5 2. Die Divergenzrüge (§ 132 Abs. 2 Nr. 2 VwGO) kann keinen Erfolg haben, weil sie sich darin erschöpft, den Gerichtsbescheid als von einer Entscheidung des Bundesverwaltungsgerichts abweichend zu kritisieren, ohne - wie nach § 133 Abs. 3 Satz 3 VwGO erforderlich - darzulegen, welchen die Entscheidung tragenden abstrakten Rechtssatz das Oberverwaltungsgericht aufgestellt hat, mit dem es von einem ebensolchen abstrakten Rechtssatz des Bundesverwaltungsgerichts oder eines anderen der in § 132 Abs. 2 Nr. 2 VwGO genannten Gerichte abgewichen ist.

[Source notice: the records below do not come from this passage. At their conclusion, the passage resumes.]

[src/rtl/util_busy_counter.sv]
module util_busy_counter #(
  parameter int unsigned WINDOW_CYCLES = 25_000_000,
  localparam int unsigned CW = $clog2(WINDOW_CYCLES + 1)
) (
  input  logic          clk,
  input  logic          rst,
  input  logic          rx_active,
  input  logic          win_end,
  output logic [CW-1:0] busy_q,
  output logic [CW-1:0] tally
);
  // The tally includes this cycle's sample, so the last edge counts.
  assign tally = busy_q + CW'(rx_active);

  always_ff @(posedge clk) begin
    if (rst)          busy_q <= '0;
    else if (win_end) busy_q <= '0;
    else              busy_q <= tally;
  end
endmodule

[src/rtl/util_level_decoder.sv]
module util_level_decoder #(
  parameter int unsigned WINDOW_CYCLES = 25_000_000,
  localparam int unsigned CW = $clog2(WINDOW_CYCLES + 1),
  localparam int unsigned NL = util_meter_pkg::LEVELS
) (
  input  logic [CW-1:0] tally,
  output logic [NL-1:0] pattern
);
  for (genvar i = 0; i < NL; i++) begin : g_step
    localparam logic [CW-1:0] THR =
      CW'(util_meter_pkg::level_threshold(64'(WINDOW_CYCLES), i));
    assign pattern[i] = (tally >= THR);
  end
endmodule

[src/rtl/util_display_latch.sv]
module util_display_latch #(
  localparam int unsigned NL = util_meter_pkg::LEVELS
) (
  input  logic          clk,
  input  logic          rst,
  input  logic          win_end,
  input  logic          disp_en,
  input  logic [NL-1:0] pattern,
  output logic [NL-1:0] seg_led,
  output logic          win_done
);
  logic [NL-1:0] held_q;
  logic          done_q;

  always_ff @(posedge clk) begin
    if (rst) begin
      held_q <= '0;
      done_q <= 1'b0;
    end else begin
      done_q <= win_end;
      if (win_end) held_q <= pattern;
    end
  end

  assign seg_led  = disp_en ? held_q : '0;
  assign win_done = done_q;
endmodule

[src/rtl/util_bargraph_meter.sv]
module util_bargraph_meter #(
  parameter int unsigned WINDOW_CYCLES = 25_000_000
) (
  input  logic       clk,
  input  logic       rst,
  input  logic       rx_active,
  input  logic       disp_en,
  output logic [7:0] seg_led,
  output logic       win_done
);
  localparam int unsigned CW = $clog2(WINDOW_CYCLES + 1);

  logic          win_end;
  logic [CW-1:0] busy_q;
  logic [CW-1:0] tally;
  logic [7:0]    pattern;

  util_window_timer #(.WINDOW_CYCLES(WINDOW_CYCLES)) u_timer (
    .clk(clk), .rst(rst), .win_end(win_end)
  );

  util_busy_counter #(.WINDOW_CYCLES(WINDOW_CYCLES)) u_busy (
    .clk(clk), .rst(rst), .rx_active(rx_active), .win_end(win_end),
    .busy_q(busy_q), .tally(tally)
  );

  util_level_decoder #(.WINDOW_CYCLES(WINDOW_CYCLES)) u_dec (
    .tally(tally), .pattern(pattern)
  );

  util_display_latch u_disp (
    .clk(clk), .rst(rst), .win_end(win_end), .disp_en(disp_en),
    .pattern(pattern), .seg_led(seg_led), .win_done(win_done)
  );
endmodule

6 3. Auch die von der Beschwerde als rechtsgrundsätzlich bedeutsam bezeichnete Frage (vgl. § 132 Abs. 2 Nr. 1 VwGO), ob das Oberverwaltungsgericht oder aber das Verwaltungsgericht für die Entscheidung über die streitgegenständliche Änderungsgenehmigung zuständig ist, rechtfertigt nicht die Zulassung der Revision. Es fehlt insoweit schon an jeder Auseinandersetzung mit der vom Oberverwaltungsgericht zutreffend wiedergegebenen ständigen Rechtsprechung unter anderem des Bundesverwaltungsgerichts (BVerwG, Urteil vom 11. November 2020 - 8 C 22.19 - BVerwGE 170, 311 Rn. 25), wonach ein Änderungsbescheid dem ursprünglichen Genehmigungsbescheid "anwächst" und es zu einer inhaltlich einheitlichen Genehmigung kommt, wenn die nach der Änderung verbleibenden Bestandteile des ursprünglichen Bescheids und die Regelungsbestandteile des Änderungsbescheids nach materiellem Recht unteilbar sind. Hiervon ausgehend hat das Oberverwaltungsgericht zutreffend darauf abgestellt, dass das Verwaltungsgericht gemäß § 83 Satz 1 VwGO i. V. m. § 17 Abs. 2 Satz 1 GVG über alle Klagegründe mitentscheidet, auch wenn ein Teil des Streitgegenstandes bei isolierter Betrachtung in die Zuständigkeit des Oberverwaltungsgerichts fallen würde. Auch hierauf geht die Beschwerde entgegen den Darlegungsanforderungen des § 133 Abs. 3 Satz 3 VwGO nicht ein. Die auf das Vorliegen mehrerer Streitgegenstände abstellende Frage würde sich somit in einem Revisionsverfahren nicht stellen.

7 Die Kostenentscheidung folgt aus § 154 Abs. 2, § 159 Satz 2 und § 162 Abs. 3 VwGO. Die Streitwertfestsetzung beruht auf § 47 Abs. 1 Satz 1 und Abs. 3 i. V. m. § 52 Abs. 1 GKG.